But the damage to Black Tulia was already done, as reported in the
April 3 New York Times.
Seven of the
38 who were convicted based on his accusations went to trial,
receiving sentences of at least 20 years. Fourteen other people
received prison sentences after pleading guilty. Twelve pleaded
guilty and were sentenced to probation or had earlier probation
revoked. Two people pleaded guilty to misdemeanors and were
fined. Three had cases dismissed but had probation revoked in
other counties while the Tulia charges were
pending.
Swisher County
has agreed to pay $250,000 to the Tulia 38. Defense lawyers say
the money will be divided based on the hardships
inflicted.
As Silja J.A.
Talvi writes in "Finally, Justice In Tulia," Coleman's crime was
abetted by the entire Sheriff's Department and the larger
community. Black Tulia was horribly violated.
Last fall, I
watched one Tulia resident, Mattie White, stand in front of a
small room of reporters, struggling to find a way to put her
grief into words. Four of White's relatives were arrested that
morning in 1999. A son and a daughter wound up in prison, so far
away from her that she had only seen them twice in the years
since their separation.
I watched as
White, a big, strong woman - a full-time prison guard herself -
trembled in front of the room. Mattie wanted nothing more than
to be able to see and hold her children who had been sent
hundreds of miles away to sit in isolated concrete cells.
The Lubbock
lawyer brought in on the case as a special prosecutor proclaimed,
"What we've seen here is the beginning of a vindication of the
system."
Which means,
he didn't learn a damn thing.
Anti-drug law
activists say that the 46 men and women arrested in 1999 were
victims of a "senseless" drug war run amuck. That explanation fits
the bare facts of the case, but is not the essential truth. Black
Tulia was viciously assaulted because white Tulia wanted it to
happen. Larry Stewart, the elected Sheriff who hired Coleman, is
still on the job. That's proof enough of white Tulia's intent. We
can safely assume that a large proportion of the "good" white
folks of Tulia got arrested with the Blacks, four summers ago, and
that the rest have since left town.
Dissecting
Black Anti-war opinion
As anti-war
sentiment evaporates to barely one-fifth the white population
under the even whiter heat of "solidarity" with the troops - just
as the Bush men knew would happen - the corporate press ponders
the mystery of stubborn Black opposition. The March 28 Gallup Poll - almost certainly weighted
in favor of war sentiment based on cultural factors well
known to Black demographers - showed only 29 percent of African
Americans support the war. The divide is even more dramatic when
it is considered that military families overwhelmingly support the
Iraq invasion, and Blacks are far more heavily represented in the
military than whites.
The general
nonsensus among the corporate media is that Blacks oppose
the war with such intensity - at higher levels than they opposed
the 1991 Gulf War - because they so vehemently dislike George
Bush. "To Blacks, its 'Bush's War'," chortled CNN's chief
political honcho, as if he had just discovered the Holy Grail.

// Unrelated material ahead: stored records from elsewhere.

<file path="src/rtl/alu_exec_stage.sv">
// Registered execute stage around a 32-bit combinational ALU (AND/OR/ADD/SUB/SLT).
// Define ALU_EXEC_SKID_BUF_EN to add a one-entry skid buffer and a registered in_ready.
package alu_exec_pkg;
    localparam logic [2:0] OP_AND = 3'b000;
    localparam logic [2:0] OP_OR  = 3'b001;
    localparam logic [2:0] OP_ADD = 3'b010;
    localparam logic [2:0] OP_SUB = 3'b110;
    localparam logic [2:0] OP_SLT = 3'b111;
endpackage

module alu #(
    parameter int WIDTH = 32
) (
    input  logic [WIDTH-1:0] A,
    input  logic [WIDTH-1:0] B,
    input  logic [2:0]       ALUop,
    output logic [WIDTH-1:0] Result,
    output logic             Zero,
    output logic             Overflow,
    output logic             CarryOut
);
    import alu_exec_pkg::*;

    logic             sub;
    logic [WIDTH-1:0] b_eff;
    logic [WIDTH:0]   sum;

    // NOTE: every output gets a default before the case, so no latches are inferred.
    always_comb begin
        sub      = (ALUop == OP_SUB) || (ALUop == OP_SLT);
        b_eff    = sub ? ~B : B;
        sum      = {1'b0, A} + {1'b0, b_eff} + {{WIDTH{1'b0}}, sub};
        Overflow = (A[WIDTH-1] == b_eff[WIDTH-1]) && (sum[WIDTH-1] != A[WIDTH-1]);
        Result   = '0;
        CarryOut = 1'b0;
        case (ALUop)
            OP_AND: Result = A & B;
            OP_OR:  Result = A | B;
            OP_ADD: begin
                Result   = sum[WIDTH-1:0];
                CarryOut = sum[WIDTH];
            end
            OP_SUB: begin
                Result   = sum[WIDTH-1:0];
                CarryOut = !sum[WIDTH];
            end
            // Signed less-than: sign of A-B corrected by overflow.
            OP_SLT: Result = {{(WIDTH-1){1'b0}}, sum[WIDTH-1] ^ Overflow};
            default: Result = '0;
        endcase
        Zero = (Result == '0);
    end
endmodule

module alu_exec_stage #(
    parameter int DATA_WIDTH = 32,
    parameter int TAG_WIDTH  = 5
) (
    input  logic                  clk,
    input  logic                  rst,
    input  logic                  flush,
    input  logic                  in_valid,
    output logic                  in_ready,
    input  logic [DATA_WIDTH-1:0] in_A,
    input  logic [DATA_WIDTH-1:0] in_B,
    input  logic [2:0]            in_ALUop,
    input  logic [TAG_WIDTH-1:0]  in_tag,
    output logic                  out_valid,
    input  logic                  out_ready,
    output logic [DATA_WIDTH-1:0] out_result,
    output logic                  out_zero,
    output logic                  out_overflow,
    output logic                  out_carryout,
    output logic                  out_illegal,
    output logic [TAG_WIDTH-1:0]  out_tag,
    output logic [7:0]            ovf_cnt
);
    import alu_exec_pkg::*;

    typedef struct packed {
        logic [DATA_WIDTH-1:0] result;
        logic                  zero;
        logic                  overflow;
        logic                  carry;
        logic                  illegal;
        logic [TAG_WIDTH-1:0]  tag;
    } entry_t;

    logic [DATA_WIDTH-1:0] alu_result;
    logic                  alu_zero;
    logic                  alu_overflow;
    logic                  alu_carry;

    alu #(.WIDTH(DATA_WIDTH)) u_alu (
        .A        (in_A),
        .B        (in_B),
        .ALUop    (in_ALUop),
        .Result   (alu_result),
        .Zero     (alu_zero),
        .Overflow (alu_overflow),
        .CarryOut (alu_carry)
    );

    entry_t     new_entry;
    entry_t     out_q, out_d;
    logic       out_valid_q, out_valid_d;
    logic [7:0] ovf_cnt_q, ovf_cnt_d;
    logic       illegal_op, addsub_op;
    logic       handoff, out_free, accept;
`ifdef ALU_EXEC_SKID_BUF_EN
    entry_t     skid_q, skid_d;
    logic       skid_valid_q, skid_valid_d;
`endif

    always_comb begin
        illegal_op = !(in_ALUop inside {OP_AND, OP_OR, OP_ADD, OP_SUB, OP_SLT});
        addsub_op  = (in_ALUop == OP_ADD) || (in_ALUop == OP_SUB);

        new_entry.result   = illegal_op ? '0 : alu_result;
        new_entry.zero     = illegal_op | alu_zero;
        new_entry.overflow = addsub_op & alu_overflow;
        new_entry.carry    = !illegal_op & alu_carry;
        new_entry.illegal  = illegal_op;
        new_entry.tag      = in_tag;
    end

    always_comb begin
        handoff  = out_valid_q & out_ready;
        out_free = !out_valid_q | out_ready;
`ifdef ALU_EXEC_SKID_BUF_EN
        in_ready = !skid_valid_q & !flush & !rst;
`else
        in_ready = out_free & !flush & !rst;
`endif
        accept      = in_valid & in_ready;
        out_d       = out_q;
        out_valid_d = out_valid_q;
`ifdef ALU_EXEC_SKID_BUF_EN
        skid_d       = skid_q;
        skid_valid_d = skid_valid_q;
        // A held skid entry drains first; in_ready is low while it is occupied.
        if (out_free && skid_valid_q) begin
            out_d        = skid_q;
            out_valid_d  = 1'b1;
            skid_valid_d = 1'b0;
        end else if (!out_free && accept) begin
            skid_d       = new_entry;
            skid_valid_d = 1'b1;
        end else
`endif
        if (out_free) begin
            out_valid_d = accept;
            if (accept) out_d = new_entry;
        end

        ovf_cnt_d = ovf_cnt_q;
        if (handoff && !flush && out_q.overflow && ovf_cnt_q != 8'hFF)
            ovf_cnt_d = ovf_cnt_q + 8'd1;

        if (flush) begin
            out_valid_d = 1'b0;
`ifdef ALU_EXEC_SKID_BUF_EN
            skid_valid_d = 1'b0;
`endif
        end
    end

    // NOTE: sequential state uses non-blocking assignments so every register samples pre-edge values.
    always_ff @(posedge clk) begin
        if (rst) begin
            out_q       <= '0;
            out_valid_q <= 1'b0;
            ovf_cnt_q   <= '0;
        end else begin
            out_q       <= out_d;
            out_valid_q <= out_valid_d;
            ovf_cnt_q   <= ovf_cnt_d;
        end
    end

`ifdef ALU_EXEC_SKID_BUF_EN
    // NOTE: only the skid valid bit is reset; its payload is never observed while invalid.
    always_ff @(posedge clk) begin
        if (rst) skid_valid_q <= 1'b0;
        else     skid_valid_q <= skid_valid_d;
        skid_q <= skid_d;
    end
`endif

    assign out_valid    = out_valid_q;
    assign out_result   = out_q.result;
    assign out_zero     = out_q.zero;
    assign out_overflow = out_q.overflow;
    assign out_carryout = out_q.carry;
    assign out_illegal  = out_q.illegal;
    assign out_tag      = out_q.tag;
    assign ovf_cnt      = ovf_cnt_q;
endmodule

</file>
<file path="config.mk">
export PLATFORM = sky130hd
export DESIGN_NAME = alu_exec_stage
export DESIGN_NICKNAME = d
export VERILOG_FILES = /design/src/rtl/alu_exec_stage.sv
export SDC_FILE = /design/constraint.sdc
export NUM_CORES = 1
export LEC_CHECK = 0
export BUFFER_PORTS_ARGS = -buffer_cell sky130_fd_sc_hd__clkbuf_2
export CAP_MARGIN = 20
export CORE_AREA = 2 2 101 103
export CTS_BUF_LIST = sky130_fd_sc_hd__clkbuf_2 sky130_fd_sc_hd__clkbuf_4 sky130_fd_sc_hd__clkbuf_8
export DETAILED_ROUTE_END_ITERATION = 8
export DIE_AREA = 0 0 103 105
export PLACE_DENSITY = 0.83
export SLEW_MARGIN = 15
export SYNTH_ARGS = -nofsm -noshare
export SYNTH_HDL_FRONTEND = slang
export SYNTH_SLANG_ARGS = --single-unit
</file>
<file path="constraint.sdc">
create_clock -name clk -period 4.9 [get_ports clk]
set_input_delay 0.98 -clock clk [delete_from_list [all_inputs] [get_ports clk]]
set_output_delay 0.98 -clock clk [all_outputs]
set_load 0.02 [all_outputs]
</file>
==> qor.csv, run 1 <==
metric;value;unit
rsz0062_at_grt;false;
p_clk_frac;0.182;
dr.first_iter.drc_count;455;
setup_viol;0;
synth_area;5197;um^2
firstDrtPassIters;6;
die_height;105;um
min_period_over_period;0.8718;
vias_per_cell;6.307;
finClkSkew;0.009324;ns
hold_violations;0;
cts_tree;done;
period_minus_slack;4.272;ns
fmax;0.2341;GHz
status;complete, no violations;
power_leakage;2.503;nW
ant_nets;0;
synth_top_area_frac;0.1926;
clk_pin_slew_worst_paths;0.10;ns
drt-total-wl;16570;um
grt_max_degree;53;
crit_path_max_fanout;12;
track_usage;0.2995;
slew_headroom;0.3068;
netlist_instances;692;
gp_congestion;0.9862;
num_vias;5809;
cp.required;5.16;ns
ys_top_cells_by_area;dfxtp_1 (19%), ha_1 (8.4%), xnor2_1 (6.4%);
ir_drop;0.1221;mV
cts_post_setup_buffers_inserted;0;
die_w;103;um
seq_area_frac_synth;0.1926;
synth-main-ff-cell;dfxtp_1;
netlist_top_cells_count;nor2_1 (76), nand2_1 (53), dfxtp_1 (50);
netSwitchingFraction;0.4274;
hold_class;reg -> reg;
grt_overflow;0;
seq_power_share;0.313;
synthToLayoutAreaGrowth;14.47;%
ys_ff_latch;50;
fin_nets;901;
dp_hpwl;12960;um
timing.setup.tns;0;ns
yosysWarnings;0;
cts_buffer_depth;2;
critPathKind;in -> reg;
postCtsResizedCells;0;
ys_types;76;
wl_per_cell;17.99;um
critPathLaunchType;primary input;
rows;36;
htree_levels;2;
floorplan.initialDensity;0.5392;
antenna_cells;0;
slew_viol_final;0;
netSwitchingPower;0.5909;mW
cts.sinks;50;
syn-num-nets;805;
powerDensity;232.4;nW/um^2
dieArea;10820;um^2
grt_pass1_vias;5408;
async_flop_share;0;
drive_above_1_share;0.2107;
comb_power_share;0.505;
clk_latency;0.31;ns
max-cap-violations;0;
cts_buffers;5;
grt_first_pass_wirelength;26350;um
synth_edf_count;0;
root_buffer;clkbuf_8;
worst_pin_slew;1.040;ns
arrival;4.53;ns
design.core.area;9639;um^2
portBuffers;127;
internal_power;0.7917;mW
drc;0;
end_kind;register;
num_io_pins;128;
ctsHoldBuffers;0;
antenna_found_initial;0;
yosys.area.top_type;dfxtp_1;
fin_util;0.6172;
synth.most_common_cell;nor2_1;
avgSynthCellArea;7.511;um^2
## critical path, stage by stage
cell and delay [ns]:
clkbuf_2 0.15, nand2_2 0.28, buf_4 0.32, xnor2_1 0.10, ha_1 0.46, nand3_1 0.18, or4_4 0.58, o221ai_2 0.34
o41ai_4 0.12, o211ai_4 0.27, o211ai_2 0.12, a2111oi_2 0.34, nand4_1 0.14, o21ai_1 0.14
## registers in the layout, indices dropped and copies added (netlist names)
register	count
out_carryout	1
out_illegal	1
out_overflow	1
out_result	32
out_tag	5
out_valid	1
out_zero	1
ovf_cnt	8
## routing by layer
metal,routed length (um),GRT usage
met1,6721,0.3913
met2,7839,0.4884
met3,1298,0.03880
met5,0,0
met4,707,0.1269
## worst paths after layout
check               from          to  slack [ns]  cells after the start
max          in_ALUop[1]    out_zero        0.63                     14
min           out_tag[2]  out_tag[2]        0.46                      2
max reg2reg    out_valid    out_zero        2.74                     10
min reg2reg   out_tag[2]  out_tag[2]        0.46                      2
## power by group through the flow
stage	logic [mW]	registers (mW)	clock network, mW
finish	0.698	0.433	0.252
floorplan	0.479	0.460	0
global route	0.759	0.434	0.273
CTS	0.683	0.432	0.254
detailed placement	0.680	0.442	0
global placement	0.667	0.441	0
## through the flow
stage                     power [mW]  cell area (um^2)  setup slack (ns)  std cells  hold slack (ns)
after detailed placement       1.121              5863            0.3523        914           0.4493
after CTS                      1.369              5949            0.6776        921           0.4630
after floorplan               0.9396              5197            0.6922        692           0.5345
after global routing           1.466              5949            0.3883        921           0.4778
final                          1.383              5949            0.6282        921           0.4629
after global placement         1.109              5863            0.4606        914           0.4418
## cells by family (layout without fill, tap and decap cells)
| logic type | after synthesis | after routing | share of synthesized area |
|---|---|---|---|
| and+or+nand+nor | 266 | 266 | 0.2561 |
| AOI/OAI and AO/OA | 199 | 199 | 0.2732 |
| buffers and inverters | 63 | 159 | 0.05176 |
| adders and majority gates | 62 | 62 | 0.1382 |
| xor gates and xnor gates | 50 | 50 | 0.08426 |
| DFF | 50 | 50 | 0.1926 |
| muxes | 2 | 2 | 0.003852 |
## cells in the final DEF, fill, tap and decap left out, types with 12 or more instances in the layout
cell / synthesis / routed
clkbuf_2: 0 / 127
nor2_1: 76 / 76
nand2_1: 53 / 53
dfxtp_1: 50 / 50
a21oi_1: 49 / 49
xnor2_1: 38 / 38
ha_1: 35 / 35
nor3_1: 29 / 29
nand3_1: 27 / 27
maj3_1: 26 / 26
o21ai_0: 23 / 23
a211oi_1: 21 / 21
a21o_1: 17 / 17
nand4_1: 16 / 16
inv_1: 15 / 15
xor2_1: 12 / 12
## final cells by class
type	count	area, um^2
multi-input combinational	579	3929
tap	133	166.4
clock buffer	5	68.82
sequential	50	1001
inverter	15	56.30
fill	912	3690
timing repair buffer	137	710.7
clock inverter	2	17.52
Note: power is estimated with default switching activity, not from simulation.
==> run 2, diff against run 1 <==
--- a/config.mk
+++ b/config.mk
@@ -7,12 +7,13 @@
 export LEC_CHECK = 0
 export BUFFER_PORTS_ARGS = -buffer_cell sky130_fd_sc_hd__clkbuf_2
 export CAP_MARGIN = 20
-export CORE_AREA = 2 2 101 103
+export CORE_AREA = 2 2 104 106
 export CTS_BUF_LIST = sky130_fd_sc_hd__clkbuf_2 sky130_fd_sc_hd__clkbuf_4 sky130_fd_sc_hd__clkbuf_8
 export DETAILED_ROUTE_END_ITERATION = 8
-export DIE_AREA = 0 0 103 105
+export DIE_AREA = 0 0 106 108
 export PLACE_DENSITY = 0.83
 export SLEW_MARGIN = 15
 export SYNTH_ARGS = -nofsm -noshare
 export SYNTH_HDL_FRONTEND = slang
+export SYNTH_HIERARCHICAL = 1
 export SYNTH_SLANG_ARGS = --single-unit
==> qor.csv, run 2 <==
metric;value;unit;change
clk_latency;0.30;ns;was 0.31 ns
ir_drop;0.1213;mV;was 0.1221 mV
antenna_found_initial;0;;unchanged
netlist_instances;736;;was 692
yosysWarnings;6;;was 0
rsz0062_at_grt;true;;was false
fin_cells;1045;;was 921
netSwitchingFraction;0.4042;;was 0.4274
cp.required;5.11;ns;was 5.16 ns
dieArea;11450;um^2;was 10820 um^2
setup_slack;0.1548;ns;was 0.6282 ns
synth_top_area_frac;0.1791;;was 0.1926
cts_tree;done;;unchanged
synth-main-ff-cell;dfxtp_1;;unchanged
avgSynthCellArea;7.596;um^2;was 7.511 um^2
end_kind;register;;unchanged
syn-num-nets;849;;was 805
cts_buffers;5;;unchanged
wl_per_cell;16.35;um;was 17.99 um
hold_violations;0;;unchanged
arrival;4.96;ns;was 4.53 ns
timing.setup.tns;0;ns;unchanged
fmax;0.2107;GHz;was 0.2341 GHz
critPathKind;in -> reg;;unchanged
slew_viol_final;0;;unchanged
floorplan.initialDensity;0.5464;;was 0.5392
drt-total-wl;17080;um;was 16570 um
rows;37;;was 36
fin_nets;1022;;was 901
synth_area;5590;um^2;was 5197 um^2
slew_headroom;0.5045;;was 0.3068
ys_top_cells_by_area;dfxtp_1 (18%), ha_1 (7.8%), xnor2_1 (6.4%);;was dfxtp_1 (19%), ha_1 (8.4%), xnor2_1 (6.4%)
pre_cts_ws;-0.2686;ns;was 0.3523 ns
most-common-layout-cells;clkbuf_2 (127), inv_1 (87), buf_4 (84);;was clkbuf_2 (127), nor2_1 (76), nand2_1 (53)
num_io_pins;128;;unchanged
antenna_cells;0;;unchanged
die_height;108;um;was 105 um
grt_first_pass_wirelength;27440;um;was 26350 um
design.core.area;10230;um^2;was 9639 um^2
status;complete, no violations;;unchanged
ys_types;91;;was 76
drc;0;;unchanged
p_clk_frac;0.160;;was 0.182
hold_class;reg -> reg;;unchanged
setup_viol;0;;unchanged
die_w;106;um;was 103 um
largest_reg_flops;32;;unchanged
seq_area_frac_synth;0.1791;;was 0.1926
async_flop_share;0;;unchanged
min_period_over_period;0.9684;;was 0.8718
gp_congestion;1.011;;was 0.9862
placed_cells;1036;;was 914
seq_power_share;0.289;;was 0.313
grt_pass1_vias;5814;;was 5408
grt_overflow;0;;unchanged
root_buffer;clkbuf_8;;unchanged
stdcell_area;6918;um^2;was 5949 um^2
clk_pin_slew_worst_paths;0.08;ns;was 0.10 ns
fin_total_pwr;1.473;mW;was 1.383 mW
synth_edf_count;0;;unchanged
netlist_top_cells_count;inv_1 (87), nand2_1 (67), dfxtp_1 (50);;was nor2_1 (76), nand2_1 (53), dfxtp_1 (50)
cts_buffer_depth;2;;unchanged
firstDrtPassIters;5;;was 6
reg2reg_from;out_valid;;unchanged
final_common_cell;clkbuf_2;;unchanged
startpoint;in_ALUop[2];;was in_ALUop[1]
num_vias;6282;;was 5809
synthToLayoutAreaGrowth;23.75;%;was 14.47%
fin_util;0.6762;;was 0.6172
htree_levels;2;;unchanged
ant_nets;0;;unchanged
worst_pin_slew;0.7417;ns;was 1.040 ns
comb_power_share;0.551;;was 0.505
max-cap-violations;0;;unchanged
grt_max_degree;34;;was 53
powerDensity;213.0;nW/um^2;was 232.4 nW/um^2
internal_power;0.8779;mW;was 0.7917 mW
yosys.area.top_type;dfxtp_1;;unchanged
netSwitchingPower;0.5955;mW;was 0.5909 mW
portBuffers;127;;unchanged
hold_path_startpoint;out_result[17];;was out_tag[2]
power_leakage;2.978;nW;was 2.503 nW
dp_hpwl;13590;um;was 12960 um
dr.first_iter.drc_count;476;;was 455
drive_above_1_share;0.2827;;was 0.2107
critPathLaunchType;primary input;;unchanged
vias_per_cell;6.011;;was 6.307
period_minus_slack;4.745;ns;was 4.272 ns
crit_path_max_fanout;6;;was 12
dpl_cell_area;6783;um^2;was 5863 um^2
cts.sinks;50;;unchanged
num-fill-cells;909;;was 912
finClkSkew;0.008320;ns;was 0.009324 ns
synth.most_common_cell;inv_1;;was nor2_1
track_usage;0.2910;;was 0.2995
ys_ff_latch;50;;unchanged
hold_ws;0.4588;ns;was 0.4629 ns
==> run 2: cell count changes after synthesis, moves of 7 or more <==
cell / change
a211oi_1: -13
a21o_1: -10
inv_1: +72
nand2_1: +14
nand2b_1: -7
nand3_1: -12
nand4_1: +8
nor2_1: -44
nor3_1: -17
o31ai_1: +8
o32ai_1: +34
xor2_1: -7
==> run 2: worst max-delay path: stages <==
cell       delay, ns
clkbuf_2        0.12
nand2_4         0.11
buf_4           0.16
xnor2_1         0.12
ha_1            0.30
a21o_2          0.25
a221oi_4        0.28
xor2_1          0.16
o22ai_1         0.12
or4_1           0.49
or4b_4          0.49
or4_4           0.49
a2111oi_2       0.21
nand3_1         0.16
nor4b_2         0.23
inv_1           0.08
a311oi_1        0.20
==> run 2: worst paths after layout <==
path,end,slack (ns),cells past startpoint
worst max-delay path,out_zero,0.15,17
worst min-delay path,out_result[17],0.46,2
worst max register to register,out_result[12],3.19,4
worst min register to register,out_result[17],0.46,2
==> run 2: cells by family (layout without fill, tap and decap cells) <==
group | Yosys count | count (layout) | synth area share
flip-flops | 50 | 50 | 0.1791
AND/OR/NAND/NOR | 222 | 222 | 0.2171
XOR/XNOR | 46 | 46 | 0.07207
adder cells (fa/ha/maj) | 65 | 65 | 0.1338
AO/OA/AOI/OAI | 210 | 210 | 0.2775
multiplexers | 9 | 9 | 0.01701
buffers and inverters | 134 | 307 | 0.1034
==> run 2: area by class of cell <==
type	instances	area, um^2	area share
inverters	88	330.3	0.04775
flip-flops and latches	50	1001	0.1447
clock buffers	6	76.32	0.01103
clock inverters	1	7.507	0.001085
repair buffers	212	1277	0.1847
multi-input cells	552	4055	0.5862
well taps	136	170.2	0.02460
==> run 2: metal layers <==
layer	routed length [um]	part of all wire	vias to the layer above	global-route usage
met2	7775	0.46	292	0.4848
met3	1228	0.072	51	0.04521
met4	609	0.036	0	0.1128
met1	7468	0.44	2872	0.3799
li1	-	-	3067	-
met5	0	0	-	0
==> run 2: power groups by stage <==
| stage | Sequential (mW) | Combinational (mW) | Clock (mW) |
|---|---|---|---|
| floorplan | 0.448 | 0.483 | 0 |
| global placement | 0.434 | 0.777 | 0 |
| detailed placement | 0.434 | 0.786 | 0 |
| CTS | 0.425 | 0.790 | 0.241 |
| global route | 0.426 | 0.886 | 0.256 |
| finish | 0.425 | 0.812 | 0.236 |
==> run 2: timing repair <==
| action | in CTS | in global routing |
|---|---|---|
| hold buffers | 0 | 0 |
| resized for setup | 0 | 8 |
| setup endpoints to repair | 0 | 1 |
| buffers inserted | 0 | 2 |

Delusional, he cannot perceive African Americans as anything but
cardboard characters, too dumb to seriously weigh the merits of a
war that will have vast consequences for their own nation,
their sons and daughters, their individual and collective futures.

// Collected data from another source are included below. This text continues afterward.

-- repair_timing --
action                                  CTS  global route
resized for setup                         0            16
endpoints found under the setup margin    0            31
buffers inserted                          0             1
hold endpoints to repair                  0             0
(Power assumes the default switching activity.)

No, Blacks just hate Bush, that's all. (Very much like "they" in
the Muslim world "hate us" for no reason other than "our way of
life.")
These racists
(that's the name for people afflicted with this delusion) are
incapable of considering that Black people possess an
historical memory. As one million incarcerated Blacks can
attest, there are also certain contemporary realities of African
American life that would logically lead Black people to a
different set of opinions than their white fellow Americans - who
actually have every good reason to dislike Bush, too, but are too
delusional to know why.
Therefore, it
was refreshing to see the corporate Knight-Ridder newspapers
unleash upon the general public an article by Alfred Lubrano that
actually makes sense regarding Black public opinion. In "War in Iraq points up racial divide," Lubrano
goes to the trouble of speaking to real Black opinion molders (as
opposed to GOP check-cashers):
The American
decision to attack Iraq pre-emptively, without proof that Saddam
possesses weapons of mass destruction, reminds some black people
of hostile police behavior. "It rings of the experience of cops'
saying, `I thought I saw a gun' to justify the shooting of an
unarmed black suspect," says the Urban League's [William]
Spriggs. "You gotta give us more evidence than, `I thought I saw
a gun'...."
Historically
repressed by slavery, prejudice and limited choices, black
Americans are uncomfortable witnessing the "might-makes-right
perspective," according to sociologist Darnell Hunt of the
University of California at Los Angeles. And why intervene when
oil is on the line, and not black people's lives, as in Rwanda?
asks the Rev. Steven Lawrence, president of the Metropolitan
Christian Council of Philadelphia.
For years,
says Ron Walters, professor of African-American politics and
culture at the University of Maryland, "war has been made on us.
Our mentality is that of a defeated people, and we tend to
identify with many of the oppressed and defeated groups around
the world."
If the
corporate media allowed room for more Alfred Lubranos, Black media
could spend its limited resources exploring the question, What is
to be done? instead of having to daily explain to our audience,
What they told you in the newspaper was a lie.
The color
of need
As Dr. Walters
said, "war has been made on us." It is often a war much like the
type Gen. Sherman introduced with his scorched earth march through
Georgia, destroying the material basis for Black sustenance.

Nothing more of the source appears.